== Segment start ==
File: src/rtl/serial_subtractor.sv
// Bit-serial unsigned subtractor, LSB first: diff = a - b, one bit per clock.
// One full-subtractor cell plus a borrow flop; start/done handshake for sequencing.
module serial_subtractor #(
  parameter int WIDTH = 4
) (
  input  logic             clk,
  input  logic             rst_n,
  input  logic             start,
  input  logic [WIDTH-1:0] a,
  input  logic [WIDTH-1:0] b,
  output logic             busy,
  output logic             done,
  output logic [WIDTH-1:0] diff,
  output logic             borrow_out
);

  localparam int CW = $clog2(WIDTH) + 1;

  typedef enum logic [1:0] {
    IDLE,
    SHIFT,
    DONE
  } state_t;

  state_t           state;
  logic [WIDTH-1:0] a_sr;
  logic [WIDTH-1:0] b_sr;
  logic [WIDTH-1:0] res_sr;
  logic [WIDTH-1:0] res_next;
  logic             br;
  logic             d;
  logic             br_next;
  logic [CW-1:0]    cnt;

  // Full-subtractor cell; the new difference bit enters the result MSB so the
  // LSB-first stream lands in place after WIDTH shifts (works for WIDTH=1 too).
  always_comb begin
    d                 = a_sr[0] ^ b_sr[0] ^ br;
    br_next           = (~a_sr[0] & b_sr[0]) | (~(a_sr[0] ^ b_sr[0]) & br);
    res_next          = res_sr >> 1;
    res_next[WIDTH-1] = d;
  end

  always_ff @(posedge clk or negedge rst_n) begin
    if (!rst_n) begin
      state      <= IDLE;
      a_sr       <= '0;
      b_sr       <= '0;
      res_sr     <= '0;
      br         <= 1'b0;
      cnt        <= '0;
      busy       <= 1'b0;
      done       <= 1'b0;
      diff       <= '0;
      borrow_out <= 1'b0;
    end else begin
      case (state)
        IDLE: begin
          done <= 1'b0;
          if (start) begin
            a_sr   <= a;
            b_sr   <= b;
            res_sr <= '0;
            br     <= 1'b0;
            cnt    <= '0;
            busy   <= 1'b1;
            state  <= SHIFT;
          end
        end
        SHIFT: begin
          a_sr   <= a_sr >> 1;
          b_sr   <= b_sr >> 1;
          res_sr <= res_next;
          br     <= br_next;
          cnt    <= cnt + CW'(1);
          // Visible outputs update only once the whole word is assembled.
          if (cnt == CW'(WIDTH - 1)) begin
            diff       <= res_next;
            borrow_out <= br_next;
            done       <= 1'b1;
            state      <= DONE;
          end
        end
        DONE: begin
          done  <= 1'b0;
          busy  <= 1'b0;
          state <= IDLE;
        end
        default: begin
          done  <= 1'b0;
          busy  <= 1'b0;
          state <= IDLE;
        end
      endcase
    end
  end

endmodule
== Segment end ==
WORK ORDER:
Copy every line above exactly.

SOLVED PROBLEM:
File: src/rtl/serial_subtractor.sv
// Bit-serial unsigned subtractor, LSB first: diff = a - b, one bit per clock.
// One full-subtractor cell plus a borrow flop; start/done handshake for sequencing.
module serial_subtractor #(
  parameter int WIDTH = 4
) (
  input  logic             clk,
  input  logic             rst_n,
  input  logic             start,
  input  logic [WIDTH-1:0] a,
  input  logic [WIDTH-1:0] b,
  output logic             busy,
  output logic             done,
  output logic [WIDTH-1:0] diff,
  output logic             borrow_out
);

  localparam int CW = $clog2(WIDTH) + 1;

  typedef enum logic [1:0] {
    IDLE,
    SHIFT,
    DONE
  } state_t;

  state_t           state;
  logic [WIDTH-1:0] a_sr;
  logic [WIDTH-1:0] b_sr;
  logic [WIDTH-1:0] res_sr;
  logic [WIDTH-1:0] res_next;
  logic             br;
  logic             d;
  logic             br_next;
  logic [CW-1:0]    cnt;

  // Full-subtractor cell; the new difference bit enters the result MSB so the
  // LSB-first stream lands in place after WIDTH shifts (works for WIDTH=1 too).
  always_comb begin
    d                 = a_sr[0] ^ b_sr[0] ^ br;
    br_next           = (~a_sr[0] & b_sr[0]) | (~(a_sr[0] ^ b_sr[0]) & br);
    res_next          = res_sr >> 1;
    res_next[WIDTH-1] = d;
  end

  always_ff @(posedge clk or negedge rst_n) begin
    if (!rst_n) begin
      state      <= IDLE;
      a_sr       <= '0;
      b_sr       <= '0;
      res_sr     <= '0;
      br         <= 1'b0;
      cnt        <= '0;
      busy       <= 1'b0;
      done       <= 1'b0;
      diff       <= '0;
      borrow_out <= 1'b0;
    end else begin
      case (state)
        IDLE: begin
          done <= 1'b0;
          if (start) begin
            a_sr   <= a;
            b_sr   <= b;
            res_sr <= '0;
            br     <= 1'b0;
            cnt    <= '0;
            busy   <= 1'b1;
            state  <= SHIFT;
          end
        end
        SHIFT: begin
          a_sr   <= a_sr >> 1;
          b_sr   <= b_sr >> 1;
          res_sr <= res_next;
          br     <= br_next;
          cnt    <= cnt + CW'(1);
          // Visible outputs update only once the whole word is assembled.
          if (cnt == CW'(WIDTH - 1)) begin
            diff       <= res_next;
            borrow_out <= br_next;
            done       <= 1'b1;
            state      <= DONE;
          end
        end
        DONE: begin
          done  <= 1'b0;
          busy  <= 1'b0;
          state <= IDLE;
        end
        default: begin
          done  <= 1'b0;
          busy  <= 1'b0;
          state <= IDLE;
        end
      endcase
    end
  end

endmodule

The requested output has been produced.